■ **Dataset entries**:
──────
===== config.mk =====
export PLATFORM = sky130hd
export DESIGN_NAME = uart_tx_multi
export DESIGN_NICKNAME = d
export VERILOG_FILES = /design/src/rtl/uart_pkg.sv /design/src/rtl/uart_tx_fifo.sv /design/src/rtl/uart_tx_multi.sv
export SDC_FILE = /design/constraint.sdc
export NUM_CORES = 1
export LEC_CHECK = 0
export ABC_AREA = 0
export BUFFER_PORTS_ARGS = -buffer_cell sky130_fd_sc_hd__buf_2
export CELL_PAD_IN_SITES_DETAIL_PLACEMENT = 0
export CELL_PAD_IN_SITES_GLOBAL_PLACEMENT = 1
export CORE_UTILIZATION = 30
export DETAILED_ROUTE_END_ITERATION = 8
export PLACE_DENSITY_LB_ADDON = 0.3
export SYNTH_ARGS = -nofsm -noshare
export SYNTH_HDL_FRONTEND = slang
export SYNTH_SLANG_ARGS = --single-unit

===== constraint.sdc =====
create_clock -name CLK -period 4.5 [get_ports CLK]
set_input_delay 0.225 -clock CLK [delete_from_list [all_inputs] [get_ports CLK]]
set_output_delay 0.225 -clock CLK [all_outputs]
set_load 0.05 [all_outputs]

===== src/rtl/uart_pkg.sv =====
// Shared types and parity helper for the multi-format UART transmitter.
package uart_pkg;

  localparam int unsigned MaxDataWidth = 9;

  typedef enum logic [2:0] {
    IDLE,
    START,
    DATA,
    PARITY,
    STOP
  } tx_state_e;

  typedef struct packed {
    logic par_en;
    logic par_typ;
    logic stop2;
  } tx_cfg_t;

  // Data narrower than MaxDataWidth is zero-extended by the caller; parity is unaffected.
  function automatic logic calc_parity(input logic [MaxDataWidth-1:0] data,
                                       input logic                    par_typ);
    return (^data) ^ par_typ;
  endfunction

endpackage


===== src/rtl/uart_tx_fifo.sv =====
// Synchronous FIFO buffering words (with their frame config) ahead of the UART shifter.
module uart_tx_fifo #(
  parameter int unsigned WIDTH = 11,
  parameter int unsigned DEPTH = 4
) (
  input  logic             i_clk,
  input  logic             i_rst,
  input  logic             i_push,
  input  logic [WIDTH-1:0] i_data,
  input  logic             i_pop,
  output logic [WIDTH-1:0] o_data,
  output logic             o_full,
  output logic             o_empty
);

  localparam int unsigned PtrW = $clog2(DEPTH);

  logic [WIDTH-1:0] r_mem [DEPTH];
  logic [PtrW-1:0]  r_wr_ptr;
  logic [PtrW-1:0]  r_rd_ptr;
  logic [PtrW:0]    r_count;
  logic             w_push;
  logic             w_pop;

  assign o_full  = (r_count == (PtrW + 1)'(DEPTH));
  assign o_empty = (r_count == '0);
  assign o_data  = r_mem[r_rd_ptr];
  assign w_push  = i_push && !o_full;
  assign w_pop   = i_pop && !o_empty;

  always_ff @(posedge i_clk or posedge i_rst) begin
    if (i_rst) begin
      r_wr_ptr <= '0;
      r_rd_ptr <= '0;
      r_count  <= '0;
    end else begin
      if (w_push) r_wr_ptr <= r_wr_ptr + 1'b1;
      if (w_pop)  r_rd_ptr <= r_rd_ptr + 1'b1;
      unique case ({w_push, w_pop})
        2'b10:   r_count <= r_count + 1'b1;
        2'b01:   r_count <= r_count - 1'b1;
        default: r_count <= r_count;
      endcase
    end
  end

  // Storage needs no reset: the cleared count makes stale entries unreachable.
  always_ff @(posedge i_clk) begin
    if (w_push) r_mem[r_wr_ptr] <= i_data;
  end

endmodule


===== src/rtl/uart_tx_multi.sv =====
// UART transmitter: runtime prescaler, per-word parity/stop config, buffered input.
// Define UART_TX_FIFO_EN for a FIFO_DEPTH-entry input FIFO; otherwise a single holding register.
module uart_tx_multi
  import uart_pkg::*;
#(
  parameter int unsigned DATA_WIDTH     = 8,
  parameter int unsigned PRESCALE_WIDTH = 8,
  parameter int unsigned FIFO_DEPTH     = 4
) (
  input  logic                      CLK,
  input  logic                      RST,
  input  logic [DATA_WIDTH-1:0]     P_DATA,
  input  logic                      Data_valid,
  output logic                      Data_ready,
  input  logic                      PAR_EN,
  input  logic                      PAR_TYP,
  input  logic                      STOP2,
  input  logic [PRESCALE_WIDTH-1:0] PRESCALE,
  output logic                      TX_OUT,
  output logic                      busy
);

  localparam int unsigned EntryW  = DATA_WIDTH + 3;
  localparam int unsigned BitCntW = $clog2(DATA_WIDTH);
  localparam logic [BitCntW-1:0] LastBit = BitCntW'(DATA_WIDTH - 1);

  if (DATA_WIDTH < 5 || DATA_WIDTH > MaxDataWidth || FIFO_DEPTH < 2 ||
      (FIFO_DEPTH & (FIFO_DEPTH - 1)) != 0) begin : g_bad_params
    $error("uart_tx_multi: illegal DATA_WIDTH or FIFO_DEPTH");
  end

  tx_cfg_t                   w_in_cfg;
  logic [EntryW-1:0]         w_in_entry;
  logic                      w_push;
  logic                      w_pop;
  logic                      w_buf_valid;
  logic [EntryW-1:0]         w_buf_entry;
  tx_cfg_t                   w_buf_cfg;
  logic [DATA_WIDTH-1:0]     w_buf_data;
  logic [MaxDataWidth-1:0]   w_par_ext;
  logic [PRESCALE_WIDTH-1:0] w_presc_m1;
  logic                      w_tick;
  logic                      w_frame_end;

  tx_state_e                 r_state;
  tx_cfg_t                   r_cfg;
  logic [DATA_WIDTH-1:0]     r_shift;
  logic                      r_par_bit;
  logic [PRESCALE_WIDTH-1:0] r_presc_m1;
  logic [PRESCALE_WIDTH-1:0] r_div;
  logic [BitCntW-1:0]        r_bit_cnt;
  logic                      r_stop_cnt;
  logic                      r_tx;
  logic                      r_busy;

  always_comb begin
    w_in_cfg         = '0;
    w_in_cfg.par_en  = PAR_EN;
    w_in_cfg.par_typ = PAR_TYP;
    w_in_cfg.stop2   = STOP2;
  end

  assign w_in_entry = {w_in_cfg, P_DATA};
  assign w_push     = Data_valid && Data_ready;

`ifdef UART_TX_FIFO_EN
  logic w_full;
  logic w_empty;

  uart_tx_fifo #(
    .WIDTH (EntryW),
    .DEPTH (FIFO_DEPTH)
  ) u_fifo (
    .i_clk   (CLK),
    .i_rst   (RST),
    .i_push  (w_push),
    .i_data  (w_in_entry),
    .i_pop   (w_pop),
    .o_data  (w_buf_entry),
    .o_full  (w_full),
    .o_empty (w_empty)
  );

  assign Data_ready  = !w_full;
  assign w_buf_valid = !w_empty;
`else
  logic              r_hold_valid;
  logic [EntryW-1:0] r_hold_entry;

  // Push needs an empty holder and pop a full one, so they never coincide.
  always_ff @(posedge CLK or posedge RST) begin
    if (RST) begin
      r_hold_valid <= 1'b0;
      r_hold_entry <= '0;
    end else if (w_push) begin
      r_hold_valid <= 1'b1;
      r_hold_entry <= w_in_entry;
    end else if (w_pop) begin
      r_hold_valid <= 1'b0;
    end
  end

  assign Data_ready  = !r_hold_valid;
  assign w_buf_valid = r_hold_valid;
  assign w_buf_entry = r_hold_entry;
`endif

  assign w_buf_cfg  = tx_cfg_t'(w_buf_entry[EntryW-1 -: 3]);
  assign w_buf_data = w_buf_entry[DATA_WIDTH-1:0];

  always_comb begin
    w_par_ext                 = '0;
    w_par_ext[DATA_WIDTH-1:0] = w_buf_data;
  end

  assign w_presc_m1  = (PRESCALE == '0) ? '0 : PRESCALE - PRESCALE_WIDTH'(1);
  assign w_tick      = (r_div == r_presc_m1);
  assign w_frame_end = (r_state == STOP) && w_tick && (!r_cfg.stop2 || r_stop_cnt);
  // Loading from IDLE or straight out of the last stop bit keeps frames back-to-back.
  assign w_pop       = w_buf_valid && ((r_state == IDLE) || w_frame_end);

  always_ff @(posedge CLK or posedge RST) begin
    if (RST) begin
      r_state    <= IDLE;
      r_cfg      <= '0;
      r_shift    <= '0;
      r_par_bit  <= 1'b0;
      r_presc_m1 <= '0;
      r_div      <= '0;
      r_bit_cnt  <= '0;
      r_stop_cnt <= 1'b0;
      r_tx       <= 1'b1;
      r_busy     <= 1'b0;
    end else if (w_pop) begin
      r_state    <= START;
      r_cfg      <= w_buf_cfg;
      r_shift    <= w_buf_data;
      r_par_bit  <= calc_parity(w_par_ext, w_buf_cfg.par_typ);
      r_presc_m1 <= w_presc_m1;
      r_div      <= '0;
      r_bit_cnt  <= '0;
      r_stop_cnt <= 1'b0;
      r_tx       <= 1'b0;
      r_busy     <= 1'b1;
    end else begin
      if (r_state != IDLE) r_div <= w_tick ? '0 : r_div + PRESCALE_WIDTH'(1);
      unique case (r_state)
        IDLE: begin
          r_tx   <= 1'b1;
          r_busy <= 1'b0;
        end
        START: begin
          if (w_tick) begin
            r_state <= DATA;
            r_tx    <= r_shift[0];
          end
        end
        DATA: begin
          if (w_tick) begin
            if (r_bit_cnt == LastBit) begin
              r_state    <= r_cfg.par_en ? PARITY : STOP;
              r_tx       <= r_cfg.par_en ? r_par_bit : 1'b1;
              r_stop_cnt <= 1'b0;
            end else begin
              r_bit_cnt <= r_bit_cnt + 1'b1;
              r_shift   <= r_shift >> 1;
              r_tx      <= r_shift[1];
            end
          end
        end
        PARITY: begin
          if (w_tick) begin
            r_state    <= STOP;
            r_tx       <= 1'b1;
            r_stop_cnt <= 1'b0;
          end
        end
        STOP: begin
          if (w_frame_end) begin
            r_state <= IDLE;
            r_busy  <= 1'b0;
            r_tx    <= 1'b1;
          end else if (w_tick) begin
            r_stop_cnt <= 1'b1;
          end
        end
        default: r_state <= IDLE;
      endcase
    end
  end

  assign TX_OUT = r_tx;
  assign busy   = r_busy;

endmodule


Word level (Yosys, flattened, before mapping) --
Index checks and enable logic that the tools add are counted.
Storage, ports and cells: input port bits 22, register bits 48, word-level logic and storage cells 95, output and inout port bits 3
Cells by class: mux-type cells 39, eq/ne operators 15, bitwise operators 1, $add $sub $neg 3, reductions and logical operators 24
Operator list (number):
- 8-bit two-way mux | 8
- 3-bit two-way mux | 11
- 3-bit != test, second input constant | 7
- 1-bit two-way mux | 16
- 3-bit one-hot mux with 5 select lines | 1
- 6-bit AND reduction | 2
- 9-bit parity | 1
- 8-bit by 1-bit adder with 8-bit output, second input constant | 1
- 8-bit == test | 1
- 8-bit zero test | 1
- 2-bit nonzero test | 4
- 8-bit by 1-bit subtractor with 8-bit output, second input constant | 1
- 3-bit by 2-bit == test with 1-bit output, second input constant | 2
- 3-bit == test, second input constant | 2
- 3-bit nonzero test | 2
- 6-bit nonzero test | 1
- 1-bit one-hot mux with 5 select lines | 1
- 5-bit AND reduction | 1
- 1-bit logical AND | 4
- 2-bit != test, second input constant | 2
- 4-bit nonzero test | 1
- 3-bit by 1-bit adder with 3-bit output, second input constant | 1
- 3-bit by 1-bit == test with 1-bit output, second input constant | 1
- 3-bit zero test | 1
- 7 further kinds | 9

Logic depth before layout (Yosys ltp) --
Gate-level depths: netlist of the first run.
depth in word-level cells 7, depth in mapped cells 7, depth with buffers taken out 7

Worst setup path before layout of the first run --
No wires, ideal clock.
path type flip-flop to flip-flop, start point register r_bit_cnt[0], end point register r_shift[1], path buffers 1, setup slack 2477 ps, data required time 4374 ps, arrival 1896 ps, cell stages (with the launch flop) 8, setup time 126 ps, clock period less this slack 2023 ps, path through dfrtp_1 ha_1 ha_1 nor3_2 nand3_4 and3_4 buf_6 a221o_1
Between the ends: longest elaborated chain between the ends 3
RTL lines:
- start: declaration | RTL line uart_tx_multi.sv:51 | logic [BitCntW-1:0] r_bit_cnt;
- start signal: assignment | RTL line uart_tx_multi.sv:165 | r_bit_cnt <= r_bit_cnt + 1'b1;
- 3-bit == test | RTL line uart_tx_multi.sv:160 | if (r_bit_cnt == LastBit) begin
- 2-bit != test (no source line)
- 3-bit AND reduction (no source line)
- end signal: assignment | RTL line uart_tx_multi.sv:137 | r_shift <= w_buf_data;
- end signal: assignment | RTL line uart_tx_multi.sv:166 | r_shift <= r_shift >> 1;
- end: declaration | RTL line uart_tx_multi.sv:47 | logic [DATA_WIDTH-1:0] r_shift;
Every way passes these cells. A chain may end at the register's enable or synchronous reset.

Worst setup path in the final report of the first run --
start point register r_state[2], end point register r_cfg[2] (netlist bit)
Between the ends: longest elaborated chain between the ends 5, elaborated cells between the ends (all ways) 6, classes of those cells eq/ne: 1; reduce/logical: 5
RTL lines:
- start: declaration | RTL line uart_tx_multi.sv:45 | tx_state_e r_state;
- start signal: assignment | RTL line uart_tx_multi.sv:161 | r_state <= r_cfg.par_en ? PARITY : STOP;
- 3-bit == test | RTL line uart_tx_multi.sv:118 | assign w_frame_end = (r_state == STOP) && w_tick && (!r_cfg.stop2 || r_stop_cnt);
- 1-bit logical AND (2 in series) | RTL line uart_tx_multi.sv:118
- 1-bit logical OR * | RTL line uart_tx_multi.sv:120 | assign w_pop = w_buf_valid && ((r_state == IDLE) || w_frame_end);
- 1-bit logical AND * | RTL line uart_tx_multi.sv:120
- end signal: assignment | RTL line uart_tx_multi.sv:136 | r_cfg <= w_buf_cfg;
- end: declaration | RTL line uart_tx_multi.sv:46 | tx_cfg_t r_cfg;
Mark *: on every way between the ends. The rest lies on a longest branch, timed or not.

==> results of run 1 <==
[layer usage]
metal / track usage [%] / vias to the layer above / share of wire (%)
met2: 18.9 / 25 / 46
li1: - / 872 / -
met4: 4.23 / 0 / 1.3
met3: 2.67 / 5 / 2.0
met1: 17.1 / 840 / 51
met5: 0 / - / 0
[cell families after synthesis]
kind of cell	share of synthesized area, %
fa+ha+maj	1.97
flops	47.4
buf+inv	3.35
mux	9.66
simple gates	18.1
compound gates	11.3
xor+xnor	8.28
[flip-flops by register name (all words and copies together), names as in the netlist]
register / count
r_bit_cnt: 3
r_presc_m1: 8
r_shift: 8
r_hold_entry: 11
r_hold_valid: 1
r_stop_cnt: 1
r_cfg: 2
TX_OUT: 1
busy: 1
r_state: 3
r_par_bit: 1
r_div: 8
[cell usage in the layout (no fill, tap or decap), types with 5 or more instances in the layout]
cell and n:
o21ai_0 11, nand2_1 11, inv_1 7, mux2i_1 5
clkbuf_8 6, a21oi_1 6, xnor2_1 11, and3_1 7
a221o_1 7, mux2_2 15, dfrtp_1 47, buf_2 24
o31ai_1 8, xor2_1 13, nand3_1 10, nor2_1 20
[power breakdown]
part / total (mW) / internal, mW / leakage, nW / switching [mW]
Clock: 0.331 / 0.182 / 0.0614 / 0.149
Sequential: 0.774 / 0.610 / 0.592 / 0.164
Combinational: 0.694 / 0.337 / 0.618 / 0.357
Total: 1.80 / 1.13 / 1.27 / 0.670
[layout make-up]
| cell class | instances | area [µm²] | share of cell area, % |
|---|---|---|---|
| Clock buffer | 6 | 82.6 | 2.89 |
| Clock inverter | 2 | 38.8 | 1.36 |
| Inverter | 8 | 30.0 | 1.05 |
| Multi-Input combinational cell | 167 | 1250 | 43.8 |
| Sequential cell | 48 | 1200 | 42.1 |
| Tap cell | 105 | 131 | 4.60 |
| Timing Repair Buffer | 24 | 120 | 4.20 |
[metrics by stage]
stage / setup WS, ps / instance area (µm²)
floorplan: 2480 / 2540
detailed placement: 2200 / 2740
global placement: 2220 / 2740
global route: 2030 / 2860
CTS: 2200 / 2860
finish: 2180 / 2860
[worst max-delay path, stage by stage, from the launching register on]
cell and delay, ps:
dfrtp_1 520, nor3_2 640, nand2_2 280, nand2_2 390, mux2_2 380
[final timing paths]
check / startpoint / to / slack [ps] / depth (start not counted)
setup / recovery: r_state[2] / r_cfg[2] / 2180 / 4
hold / removal: P_DATA[7] / r_hold_entry[7] / 110 / 3
setup reg to reg: r_state[2] / r_cfg[2] / 2180 / 4
hold reg to reg: r_shift[6] / r_shift[6] / 510 / 1
max in group asynchronous: RST / r_shift[0] / 3730 / 2
min in group asynchronous: RST / r_bit_cnt[1] / 160 / 2
==> impl_metrics.yaml, run 1 <==
run_status:
  status: "finished, final reports clean"
sta:
  fin_crit_sh_pct: 51.6
  fin_setup_tns_ps: 0
  fin_crit_ps: 2320
  slew_headroom_pct: 33.1
  setup_viol: 0
  timing.hold.ws_ps: 110
  fmax_mhz: 431
  hold_viol_final: 0
  drv_slew: 0
  rsz0062_at_grt: "no"
  fin_worst_skew_ps: 12.7
  worst_pin_slew_ps: 1000
layout:
  synthToLayoutAreaGrowth_pct: 12.5
  fin_util_pct: 34.8
  fin_cells: 360
  antenna_cells: 0
  nFillCells: 816
  fin_nets: 280
  drive_gt1_share_pct: 23.9
logic_synthesis:
  synth_edf_count: 0
  synthTopCellsByCount: "dfrtp_1, nor2_1, mux2_2, xor2_1"
  synth.distinct_cells: 45
  avgSynthCellArea_um2: 11.0
  synth_nets: 257
  ys_warn_count: 0
  synth.most_common_cell: "dfrtp_1"
  yosys-top-cells-area: "dfrtp_1, mux2_2, xor2_1, xnor2_1, nor2_1"
  synth_flop_cell: "dfrtp_1"
  synth_seq_cells: 48
  async_reset_ff_share_pct: 100
  syn-cell-area_mm2: 0.00254
  syn_inst: 231
  yosys.area.top_type_share_pct: 46.3
  synth.largest_area_cell: "dfrtp_1"
  ys_seq_area_share_pct: 47.4
setup_path:
  cp_max_fo: 17
  cp.arrival_ps: 2510
  start_kind: "register"
  cp-end-kind: "register"
  critPathKind: "register to register"
  required_ps: 4690
floorplanning:
  initial_core_util_pct: 30.9
  die_w_um: 94.0
  io_pins: 25
  fp.dieH_um: 94.0
  core_area_mm2: 0.00822
  num_rows: 33
  dieArea_mm2: 0.00883
grt:
  first_global_vias: 1680
  grt-ovfl-total: 0
  grt_max_degree: 49
  antenna_found_initial: 0
  track_usage_pct: 12.3
  grt_pass1_wl_mm: 8.41
pwr:
  p_per_area_mw_per_mm2: 630
  cellLeakagePower_nw: 1.27
  total_power_mw: 1.80
  ir_drop_uv: 245
cts:
  cts_tree: "built"
  cts_root_buf: "clkbuf_8"
  insertion_delay_ps: 310
  cts.hold.buffers_added: 0
  cts_buffer_depth: 2
  numCtsBuffers: 5
  cts_max_level: 2
  cts.sink_count: 48
  clk_pin_slew_ps: 100
  post_cts_buffers: 0
  cts_resized: 0
routing:
  drtIter0Drc: 94
  ant_nets: 0
  drt-total-wl_mm: 4.94
  wl_per_cell_um: 13.7
  dr.pass1.iters: 4
  drt-vias-per-instance: 4.84
  route.detailed.drc: 0
  via_count: 1742
job:
  cap_violations: 0
place:
  placed_cells: 352
  routabilityCongestion: 0.731
  dp_hpwl_mm: 3.55
  io_buffers: 24
worst_hold_path:
  hold_class: "input pin to register"
Power figures use the tool's default switching activity.
==> inputs of run 2 (changes only) <==
==> constraint.sdc (replaced) <==
create_clock -name CLK -period 2.05 [get_ports CLK]
set_input_delay 0.1025 -clock CLK [delete_from_list [all_inputs] [get_ports CLK]]
set_output_delay 0.1025 -clock CLK [all_outputs]
set_load 0.05 [all_outputs]
==> impl_metrics.yaml, run 2 (same netlist as run 1, synthesis figures left out) <==
run_status:
  status: "finished, final reports clean"
setup_path:
  reg2reg_slack_ps: 110
  reg2reg_from: "r_div[0]"
  cpPeakStageDelay_ps: 440
  cp.arrival_ps: 2130
  critPathKind: "register to register"
  reg2regPathDepth: 5
  cp-end-kind: "register"
  start_kind: "register"
  crit_slowest_cell: "dfrtp_1"
  rr_endpoint: "r_cfg[0]"
  required_ps: 2240
  cp_max_fo: 8
  crit_chain: "xor2_1, nor4_4, nand3_4, and2_1, mux2_4"
routing:
  route.detailed.drc: 0
  wl_per_cell_um: 14.0
  drt-vias-per-instance: 4.80
  dr.pass1.iters: 4
  drtIter0Drc: 122
  drt-total-wl_mm: 5.29
  top_layer_used: "met4"
  met3WireLength_um: 142
  route.met2.wl_mm: 2.42
  ant_nets: 0
  wl_met1_mm: 2.67
  via_count: 1815
sta:
  drv_slew: 0
  fin_crit_ps: 1940
  setup_viol: 0
  fmax_mhz: 516
  worst_pin_slew_ps: 363
  rsz0062_at_grt: "no"
  fin_setup_tns_ps: 0
  slew_headroom_pct: 75.6
  fin_crit_sh_pct: 94.5
  fin_worst_skew_ps: 14.4
  hold_viol_final: 0
layout:
  antenna_cells: 0
  final_cell_mix: "dfrtp_1, buf_2, nor2_1"
  synthToLayoutAreaGrowth_pct: 18.2
  nFillCells: 803
  largest_reg_flops: 11
  layout_commonest_cell: "dfrtp_1"
  drive_gt1_share_pct: 28.2
  final_area_mm2: 0.00300
  fin_nets: 298
  largest-register: "r_hold_entry"
pwr:
  cellLeakagePower_nw: 1.36
  total_power_mw: 4.09
  p_per_area_mw_per_mm2: 1360
  ir_drop_uv: 503
cts:
  cts_root_buf: "clkbuf_8"
  clk_pin_slew_ps: 100
  insertion_delay_ps: 300
  cts_tree: "built"
  cts.sink_count: 48
  cts_max_level: 2
  numCtsBuffers: 5
  post_cts_buffers: 0
  cts_buffer_depth: 2
job:
  cap_violations: 0
floorplanning:
  core_area_mm2: 0.00822
  die_w_um: 94.0
  num_rows: 33
  initial_core_util_pct: 30.9
  fp.dieH_um: 94.0
  dieArea_mm2: 0.00883
  io_pins: 25
place:
  routabilityCongestion: 0.753
  dp_hpwl_mm: 3.94
  place_area_mm2: 0.00286
  io_buffers: 24
grt:
  track_usage_pct: 13.2
  grt_pass1_wl_mm: 8.99
  first_global_vias: 1782
  grt-ovfl-total: 0
  antenna_found_initial: 0
  grt_max_degree: 19
worst_hold_path:
  min_path_cells: 2
  hold_class: "input pin to register"
  min_to: "r_hold_entry[4]"
  hp-start: "P_DATA[4]"
-- run 2: cell count changes in the layout (fill, tap and decap cells not counted) --
cell           before  now
dlygate4sd3_1       0    2
nand2_2             2    1
buf_4               0   16
nand2_4             0    1
-- run 2: layout make-up --
cell class | instances | area, µm² | area share (%)
Multi-Input combinational cell | 167 | 1260 | 41.9
Sequential cell | 48 | 1200 | 40.1
Timing Repair Buffer | 42 | 260 | 8.67
Tap cell | 105 | 131 | 4.38
Clock buffer | 6 | 82.6 | 2.75
Clock inverter | 2 | 38.8 | 1.29
Inverter | 8 | 30.0 | 1.00
-- run 2: worst max path at each step --
| stage | startpoint | end | slack, ps | cells after the start |
|---|---|---|---|---|
| 2_1_floorplan | r_bit_cnt[0] | r_shift[1] | 30 | 7 |
| 3_3_place_gp | r_div[6] | r_stop_cnt | 120 | 6 |
| 3_5_place_dp | r_bit_cnt[0] | r_shift[5] | 130 | 6 |
| 4_1_cts | r_bit_cnt[0] | r_shift[5] | 110 | 6 |
| 5_1_grt | r_div[6] | r_stop_cnt | 5 | 6 |
| 6_report | r_div[0] | r_cfg[0] | 110 | 5 |
-- run 2: power by group --
| group | total, mW | internal, mW | leakage [nW] | switching (mW) |
|---|---|---|---|---|
| clock network | 0.723 | 0.399 | 0.0614 | 0.324 |
| logic | 1.72 | 0.843 | 0.707 | 0.880 |
| registers | 1.65 | 1.34 | 0.592 | 0.307 |
| total | 4.09 | 2.58 | 1.36 | 1.51 |
-- run 2: per-stage QoR --
stage / setup slack (ps) / util (%) / std cells / hold WS (ps)
after floorplan: 27.4 / - / 231 / 202
after global placement: 117 / 34.7 / 368 / 86.6
after detailed placement: 134 / 34.7 / 368 / 87.9
after CTS: 111 / 36.5 / 378 / 20.9
after global routing: 4.99 / 36.5 / 378 / 14.0
final: 112 / 36.5 / 378 / 30.2
-- run 2: timing repair --
item,4_1_cts,5_1_grt
endpoints found under the setup margin,0,1
hold endpoints to repair,14,0
hold buffers,2,0
resized for setup,0,1
-- run 2: per-layer routing --
layer	up-vias	global-route usage, %
li1	905	-
met1	879	18.7
met2	27	20.3
met3	4	2.27
met4	0	4.74
met5	-	0
-- run 2: critical path, delay by kind of cell, from the launching register on --
| kind | cells | cell delay [ps] |
|---|---|---|
| flip-flops | 1 | 440 |
| AND/OR/NAND/NOR | 3 | 900 |
| multiplexers | 1 | 330 |
| XOR/XNOR | 1 | 190 |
──────
■ **HOW TO COMPLETE THIS TASK**: Please reply with an exact copy of the lines above, starting at the first and ending at the line that holds "endfunction".

■ **OUTPUT FOR THIS EXERCISE**:
===== config.mk =====
export PLATFORM = sky130hd
export DESIGN_NAME = uart_tx_multi
export DESIGN_NICKNAME = d
export VERILOG_FILES = /design/src/rtl/uart_pkg.sv /design/src/rtl/uart_tx_fifo.sv /design/src/rtl/uart_tx_multi.sv
export SDC_FILE = /design/constraint.sdc
export NUM_CORES = 1
export LEC_CHECK = 0
export ABC_AREA = 0
export BUFFER_PORTS_ARGS = -buffer_cell sky130_fd_sc_hd__buf_2
export CELL_PAD_IN_SITES_DETAIL_PLACEMENT = 0
export CELL_PAD_IN_SITES_GLOBAL_PLACEMENT = 1
export CORE_UTILIZATION = 30
export DETAILED_ROUTE_END_ITERATION = 8
export PLACE_DENSITY_LB_ADDON = 0.3
export SYNTH_ARGS = -nofsm -noshare
export SYNTH_HDL_FRONTEND = slang
export SYNTH_SLANG_ARGS = --single-unit

===== constraint.sdc =====
create_clock -name CLK -period 4.5 [get_ports CLK]
set_input_delay 0.225 -clock CLK [delete_from_list [all_inputs] [get_ports CLK]]
set_output_delay 0.225 -clock CLK [all_outputs]
set_load 0.05 [all_outputs]

===== src/rtl/uart_pkg.sv =====
// Shared types and parity helper for the multi-format UART transmitter.
package uart_pkg;

  localparam int unsigned MaxDataWidth = 9;

  typedef enum logic [2:0] {
    IDLE,
    START,
    DATA,
    PARITY,
    STOP
  } tx_state_e;

  typedef struct packed {
    logic par_en;
    logic par_typ;
    logic stop2;
  } tx_cfg_t;

  // Data narrower than MaxDataWidth is zero-extended by the caller; parity is unaffected.
  function automatic logic calc_parity(input logic [MaxDataWidth-1:0] data,
                                       input logic                    par_typ);
    return (^data) ^ par_typ;
  endfunction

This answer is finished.